------ Data supplied

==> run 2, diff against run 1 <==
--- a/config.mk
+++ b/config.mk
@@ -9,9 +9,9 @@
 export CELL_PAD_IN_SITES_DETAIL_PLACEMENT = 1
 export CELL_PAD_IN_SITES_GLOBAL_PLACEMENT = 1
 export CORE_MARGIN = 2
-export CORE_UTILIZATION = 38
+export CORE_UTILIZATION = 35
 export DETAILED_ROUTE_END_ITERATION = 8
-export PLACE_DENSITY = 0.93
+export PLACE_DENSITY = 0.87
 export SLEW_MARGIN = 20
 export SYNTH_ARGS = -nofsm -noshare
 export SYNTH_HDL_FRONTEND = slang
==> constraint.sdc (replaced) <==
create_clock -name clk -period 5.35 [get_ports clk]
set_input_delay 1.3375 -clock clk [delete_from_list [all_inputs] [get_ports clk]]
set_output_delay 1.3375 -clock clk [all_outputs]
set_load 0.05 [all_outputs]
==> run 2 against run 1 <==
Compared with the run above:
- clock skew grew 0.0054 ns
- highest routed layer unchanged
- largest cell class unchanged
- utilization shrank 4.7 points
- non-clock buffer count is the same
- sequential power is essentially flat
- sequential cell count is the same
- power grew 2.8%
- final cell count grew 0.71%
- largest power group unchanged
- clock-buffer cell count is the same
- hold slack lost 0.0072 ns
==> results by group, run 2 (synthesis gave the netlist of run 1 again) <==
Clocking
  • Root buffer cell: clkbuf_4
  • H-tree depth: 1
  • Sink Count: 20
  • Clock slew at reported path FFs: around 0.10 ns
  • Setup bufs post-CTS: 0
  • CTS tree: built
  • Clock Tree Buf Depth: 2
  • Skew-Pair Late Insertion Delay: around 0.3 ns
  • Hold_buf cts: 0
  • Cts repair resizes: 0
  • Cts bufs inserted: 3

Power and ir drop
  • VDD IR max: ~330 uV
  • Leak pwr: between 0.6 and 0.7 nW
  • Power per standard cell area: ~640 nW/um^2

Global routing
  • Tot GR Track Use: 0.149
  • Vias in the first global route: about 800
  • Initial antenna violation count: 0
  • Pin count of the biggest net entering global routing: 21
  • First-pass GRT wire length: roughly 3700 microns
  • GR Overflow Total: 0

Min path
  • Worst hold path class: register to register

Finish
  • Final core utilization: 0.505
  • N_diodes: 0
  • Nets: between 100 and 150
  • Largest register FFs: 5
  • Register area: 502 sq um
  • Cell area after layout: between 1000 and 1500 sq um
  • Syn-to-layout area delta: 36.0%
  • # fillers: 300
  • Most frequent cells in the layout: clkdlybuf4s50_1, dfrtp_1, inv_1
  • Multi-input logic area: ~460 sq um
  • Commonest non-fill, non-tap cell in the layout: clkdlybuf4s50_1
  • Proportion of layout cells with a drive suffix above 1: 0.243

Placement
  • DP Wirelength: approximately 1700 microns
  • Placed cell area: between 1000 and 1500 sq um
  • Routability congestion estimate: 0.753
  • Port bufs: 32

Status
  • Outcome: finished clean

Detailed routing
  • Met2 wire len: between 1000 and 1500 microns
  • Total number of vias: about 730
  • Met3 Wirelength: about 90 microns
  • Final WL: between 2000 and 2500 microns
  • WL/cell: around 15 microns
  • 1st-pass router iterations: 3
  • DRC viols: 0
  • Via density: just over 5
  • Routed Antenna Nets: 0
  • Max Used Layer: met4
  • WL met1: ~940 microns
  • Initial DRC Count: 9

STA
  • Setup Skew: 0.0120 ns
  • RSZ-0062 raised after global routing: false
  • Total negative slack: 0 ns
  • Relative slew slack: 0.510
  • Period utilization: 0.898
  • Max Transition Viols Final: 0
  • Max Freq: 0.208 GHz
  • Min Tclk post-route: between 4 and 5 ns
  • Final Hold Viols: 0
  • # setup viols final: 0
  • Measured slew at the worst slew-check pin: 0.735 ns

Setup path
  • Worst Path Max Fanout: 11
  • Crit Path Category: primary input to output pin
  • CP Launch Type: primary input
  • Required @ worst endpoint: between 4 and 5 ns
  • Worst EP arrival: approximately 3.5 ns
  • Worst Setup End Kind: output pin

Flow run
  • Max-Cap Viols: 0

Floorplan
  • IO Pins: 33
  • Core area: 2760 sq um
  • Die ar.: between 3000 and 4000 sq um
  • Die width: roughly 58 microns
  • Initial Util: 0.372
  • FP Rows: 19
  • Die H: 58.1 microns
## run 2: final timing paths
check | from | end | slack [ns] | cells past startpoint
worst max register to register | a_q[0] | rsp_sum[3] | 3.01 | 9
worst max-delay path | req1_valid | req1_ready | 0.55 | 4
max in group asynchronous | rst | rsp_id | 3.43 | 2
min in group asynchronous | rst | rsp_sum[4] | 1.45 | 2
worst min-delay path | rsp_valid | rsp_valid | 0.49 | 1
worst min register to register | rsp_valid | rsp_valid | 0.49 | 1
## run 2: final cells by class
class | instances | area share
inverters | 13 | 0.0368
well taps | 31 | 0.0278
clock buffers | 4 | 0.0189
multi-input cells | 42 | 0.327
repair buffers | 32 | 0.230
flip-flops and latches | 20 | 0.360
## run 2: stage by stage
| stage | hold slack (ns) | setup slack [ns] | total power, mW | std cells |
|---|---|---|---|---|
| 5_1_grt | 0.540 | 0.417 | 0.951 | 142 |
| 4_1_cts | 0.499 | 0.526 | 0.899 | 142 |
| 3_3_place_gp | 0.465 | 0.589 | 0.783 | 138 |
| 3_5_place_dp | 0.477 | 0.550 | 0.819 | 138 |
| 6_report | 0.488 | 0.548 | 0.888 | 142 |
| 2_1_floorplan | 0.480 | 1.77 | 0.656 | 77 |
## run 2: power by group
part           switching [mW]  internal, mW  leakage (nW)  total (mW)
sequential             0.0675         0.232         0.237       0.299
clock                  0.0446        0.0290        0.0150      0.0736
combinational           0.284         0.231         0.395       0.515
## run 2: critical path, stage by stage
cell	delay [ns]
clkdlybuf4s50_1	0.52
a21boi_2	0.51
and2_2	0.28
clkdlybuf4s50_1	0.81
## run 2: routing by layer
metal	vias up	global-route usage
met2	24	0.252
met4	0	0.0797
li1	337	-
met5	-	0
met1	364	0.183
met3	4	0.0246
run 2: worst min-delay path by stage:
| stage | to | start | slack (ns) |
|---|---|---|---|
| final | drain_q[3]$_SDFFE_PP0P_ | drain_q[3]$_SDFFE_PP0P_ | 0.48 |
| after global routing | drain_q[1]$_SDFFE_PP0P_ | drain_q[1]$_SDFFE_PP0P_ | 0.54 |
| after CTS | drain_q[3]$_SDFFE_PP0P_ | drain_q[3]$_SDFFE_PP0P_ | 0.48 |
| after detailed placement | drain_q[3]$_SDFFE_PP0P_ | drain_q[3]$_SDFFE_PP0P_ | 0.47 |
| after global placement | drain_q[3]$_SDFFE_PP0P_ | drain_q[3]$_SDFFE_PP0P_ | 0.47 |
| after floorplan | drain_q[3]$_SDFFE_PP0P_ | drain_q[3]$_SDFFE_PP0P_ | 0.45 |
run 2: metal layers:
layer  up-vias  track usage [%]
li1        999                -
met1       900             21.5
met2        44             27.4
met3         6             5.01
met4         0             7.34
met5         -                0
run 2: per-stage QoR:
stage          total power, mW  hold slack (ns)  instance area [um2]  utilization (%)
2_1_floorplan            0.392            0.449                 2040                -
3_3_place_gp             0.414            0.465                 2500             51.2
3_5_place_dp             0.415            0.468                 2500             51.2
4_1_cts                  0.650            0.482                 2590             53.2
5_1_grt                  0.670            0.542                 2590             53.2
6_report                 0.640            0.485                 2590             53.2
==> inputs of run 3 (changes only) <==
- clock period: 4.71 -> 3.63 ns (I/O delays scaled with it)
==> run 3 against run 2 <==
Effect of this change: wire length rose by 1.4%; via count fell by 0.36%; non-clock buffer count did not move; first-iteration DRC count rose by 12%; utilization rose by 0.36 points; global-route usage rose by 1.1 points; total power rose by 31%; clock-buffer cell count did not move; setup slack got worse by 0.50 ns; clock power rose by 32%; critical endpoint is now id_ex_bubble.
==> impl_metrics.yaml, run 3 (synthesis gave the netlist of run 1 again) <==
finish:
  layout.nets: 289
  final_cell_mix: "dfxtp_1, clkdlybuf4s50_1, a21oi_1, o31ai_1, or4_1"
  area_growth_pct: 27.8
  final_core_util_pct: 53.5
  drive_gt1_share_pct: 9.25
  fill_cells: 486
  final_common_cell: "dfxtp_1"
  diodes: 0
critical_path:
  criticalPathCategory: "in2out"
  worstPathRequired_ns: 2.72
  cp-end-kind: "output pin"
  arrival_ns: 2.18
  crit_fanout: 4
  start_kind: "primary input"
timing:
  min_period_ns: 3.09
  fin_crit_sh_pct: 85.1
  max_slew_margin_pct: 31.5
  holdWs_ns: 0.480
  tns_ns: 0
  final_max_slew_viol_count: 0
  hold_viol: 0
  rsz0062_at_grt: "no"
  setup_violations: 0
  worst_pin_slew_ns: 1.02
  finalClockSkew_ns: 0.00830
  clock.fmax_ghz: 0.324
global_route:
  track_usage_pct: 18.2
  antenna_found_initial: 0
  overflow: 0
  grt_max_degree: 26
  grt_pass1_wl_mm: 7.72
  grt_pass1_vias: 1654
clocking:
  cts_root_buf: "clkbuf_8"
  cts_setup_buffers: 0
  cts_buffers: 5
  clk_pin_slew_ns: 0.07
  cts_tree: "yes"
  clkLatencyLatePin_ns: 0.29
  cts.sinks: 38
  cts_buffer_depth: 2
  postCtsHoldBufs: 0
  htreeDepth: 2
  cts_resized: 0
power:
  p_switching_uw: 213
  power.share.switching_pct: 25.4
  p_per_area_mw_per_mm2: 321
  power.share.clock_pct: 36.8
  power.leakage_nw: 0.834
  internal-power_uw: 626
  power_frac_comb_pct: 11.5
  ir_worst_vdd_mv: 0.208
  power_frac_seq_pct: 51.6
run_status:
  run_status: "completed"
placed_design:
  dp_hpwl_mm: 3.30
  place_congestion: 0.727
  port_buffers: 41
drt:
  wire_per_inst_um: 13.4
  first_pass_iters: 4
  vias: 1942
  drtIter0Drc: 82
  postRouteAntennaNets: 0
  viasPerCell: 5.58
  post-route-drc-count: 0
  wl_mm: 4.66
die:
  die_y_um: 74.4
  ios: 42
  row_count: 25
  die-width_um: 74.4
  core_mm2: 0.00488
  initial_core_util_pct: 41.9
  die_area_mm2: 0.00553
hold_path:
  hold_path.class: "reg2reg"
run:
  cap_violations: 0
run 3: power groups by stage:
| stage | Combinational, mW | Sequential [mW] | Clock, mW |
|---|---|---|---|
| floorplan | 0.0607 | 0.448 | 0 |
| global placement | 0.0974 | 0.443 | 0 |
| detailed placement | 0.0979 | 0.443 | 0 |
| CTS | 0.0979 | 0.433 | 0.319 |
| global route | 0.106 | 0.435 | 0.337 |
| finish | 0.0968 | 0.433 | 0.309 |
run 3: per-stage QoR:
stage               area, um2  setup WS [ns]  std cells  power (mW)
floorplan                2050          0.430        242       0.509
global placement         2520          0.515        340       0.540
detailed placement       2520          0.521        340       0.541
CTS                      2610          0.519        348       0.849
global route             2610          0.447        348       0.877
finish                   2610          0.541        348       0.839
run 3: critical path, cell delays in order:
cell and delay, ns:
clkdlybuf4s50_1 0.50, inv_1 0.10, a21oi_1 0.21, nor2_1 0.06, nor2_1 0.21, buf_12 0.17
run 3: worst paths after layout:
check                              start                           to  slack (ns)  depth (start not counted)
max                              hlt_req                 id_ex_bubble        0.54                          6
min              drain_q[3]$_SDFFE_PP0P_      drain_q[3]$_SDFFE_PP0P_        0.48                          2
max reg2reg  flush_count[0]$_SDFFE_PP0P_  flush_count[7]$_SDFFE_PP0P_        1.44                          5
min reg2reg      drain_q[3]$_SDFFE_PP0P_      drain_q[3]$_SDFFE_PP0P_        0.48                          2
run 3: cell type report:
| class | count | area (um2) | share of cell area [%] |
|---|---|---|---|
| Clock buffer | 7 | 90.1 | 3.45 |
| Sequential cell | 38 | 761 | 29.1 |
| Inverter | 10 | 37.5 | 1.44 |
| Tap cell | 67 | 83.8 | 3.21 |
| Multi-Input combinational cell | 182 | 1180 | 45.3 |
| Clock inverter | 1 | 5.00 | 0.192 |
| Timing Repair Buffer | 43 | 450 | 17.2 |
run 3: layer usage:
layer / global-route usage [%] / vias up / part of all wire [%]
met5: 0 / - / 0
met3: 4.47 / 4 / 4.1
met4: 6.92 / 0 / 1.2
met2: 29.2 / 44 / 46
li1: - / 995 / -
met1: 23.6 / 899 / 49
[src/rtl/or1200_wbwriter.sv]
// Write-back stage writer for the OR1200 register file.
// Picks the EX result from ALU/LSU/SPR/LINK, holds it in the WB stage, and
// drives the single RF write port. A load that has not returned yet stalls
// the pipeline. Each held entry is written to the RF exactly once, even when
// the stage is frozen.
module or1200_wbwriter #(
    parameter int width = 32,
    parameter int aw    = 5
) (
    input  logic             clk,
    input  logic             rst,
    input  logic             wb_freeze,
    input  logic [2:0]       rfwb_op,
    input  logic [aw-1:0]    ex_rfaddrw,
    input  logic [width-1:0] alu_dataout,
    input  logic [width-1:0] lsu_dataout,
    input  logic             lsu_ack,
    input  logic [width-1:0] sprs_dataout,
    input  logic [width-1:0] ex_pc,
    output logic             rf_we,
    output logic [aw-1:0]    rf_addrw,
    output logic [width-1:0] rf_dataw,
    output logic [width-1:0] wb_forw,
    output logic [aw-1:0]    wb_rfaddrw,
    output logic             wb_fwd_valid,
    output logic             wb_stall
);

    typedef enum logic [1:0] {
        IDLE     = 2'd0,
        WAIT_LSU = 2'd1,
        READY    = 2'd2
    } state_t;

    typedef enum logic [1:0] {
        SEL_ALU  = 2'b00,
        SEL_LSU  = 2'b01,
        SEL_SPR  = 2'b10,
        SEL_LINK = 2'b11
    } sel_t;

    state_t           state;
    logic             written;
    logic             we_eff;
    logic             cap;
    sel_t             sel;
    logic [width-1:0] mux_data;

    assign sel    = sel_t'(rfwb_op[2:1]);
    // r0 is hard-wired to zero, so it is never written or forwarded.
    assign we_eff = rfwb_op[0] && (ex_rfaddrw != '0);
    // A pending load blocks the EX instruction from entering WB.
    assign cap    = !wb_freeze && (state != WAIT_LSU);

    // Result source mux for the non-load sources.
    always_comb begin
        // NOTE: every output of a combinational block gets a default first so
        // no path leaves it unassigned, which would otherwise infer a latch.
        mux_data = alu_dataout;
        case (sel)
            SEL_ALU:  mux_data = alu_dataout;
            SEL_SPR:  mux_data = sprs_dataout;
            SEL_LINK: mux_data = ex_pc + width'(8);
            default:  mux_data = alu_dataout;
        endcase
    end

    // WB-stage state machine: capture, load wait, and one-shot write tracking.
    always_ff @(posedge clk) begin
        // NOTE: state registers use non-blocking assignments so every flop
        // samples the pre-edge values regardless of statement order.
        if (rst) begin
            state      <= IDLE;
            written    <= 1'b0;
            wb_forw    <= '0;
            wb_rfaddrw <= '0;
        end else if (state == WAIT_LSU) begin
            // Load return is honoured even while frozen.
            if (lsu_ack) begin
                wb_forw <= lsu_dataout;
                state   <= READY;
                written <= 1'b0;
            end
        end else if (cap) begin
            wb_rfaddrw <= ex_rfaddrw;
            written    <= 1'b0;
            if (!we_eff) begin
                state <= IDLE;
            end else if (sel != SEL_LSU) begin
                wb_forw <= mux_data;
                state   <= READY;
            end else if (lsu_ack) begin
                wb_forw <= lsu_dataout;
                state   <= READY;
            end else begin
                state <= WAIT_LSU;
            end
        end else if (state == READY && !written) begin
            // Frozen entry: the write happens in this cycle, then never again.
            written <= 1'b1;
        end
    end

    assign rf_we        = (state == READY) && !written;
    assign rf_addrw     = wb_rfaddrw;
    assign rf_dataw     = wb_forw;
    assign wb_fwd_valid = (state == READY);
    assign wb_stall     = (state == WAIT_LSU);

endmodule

------------

#### [Problem to solve]
Of the lines above, copy each one that contains the word "gave".

#### [Solution to this task]
==> results by group, run 2 (synthesis gave the netlist of run 1 again) <==
==> impl_metrics.yaml, run 3 (synthesis gave the netlist of run 1 again) <==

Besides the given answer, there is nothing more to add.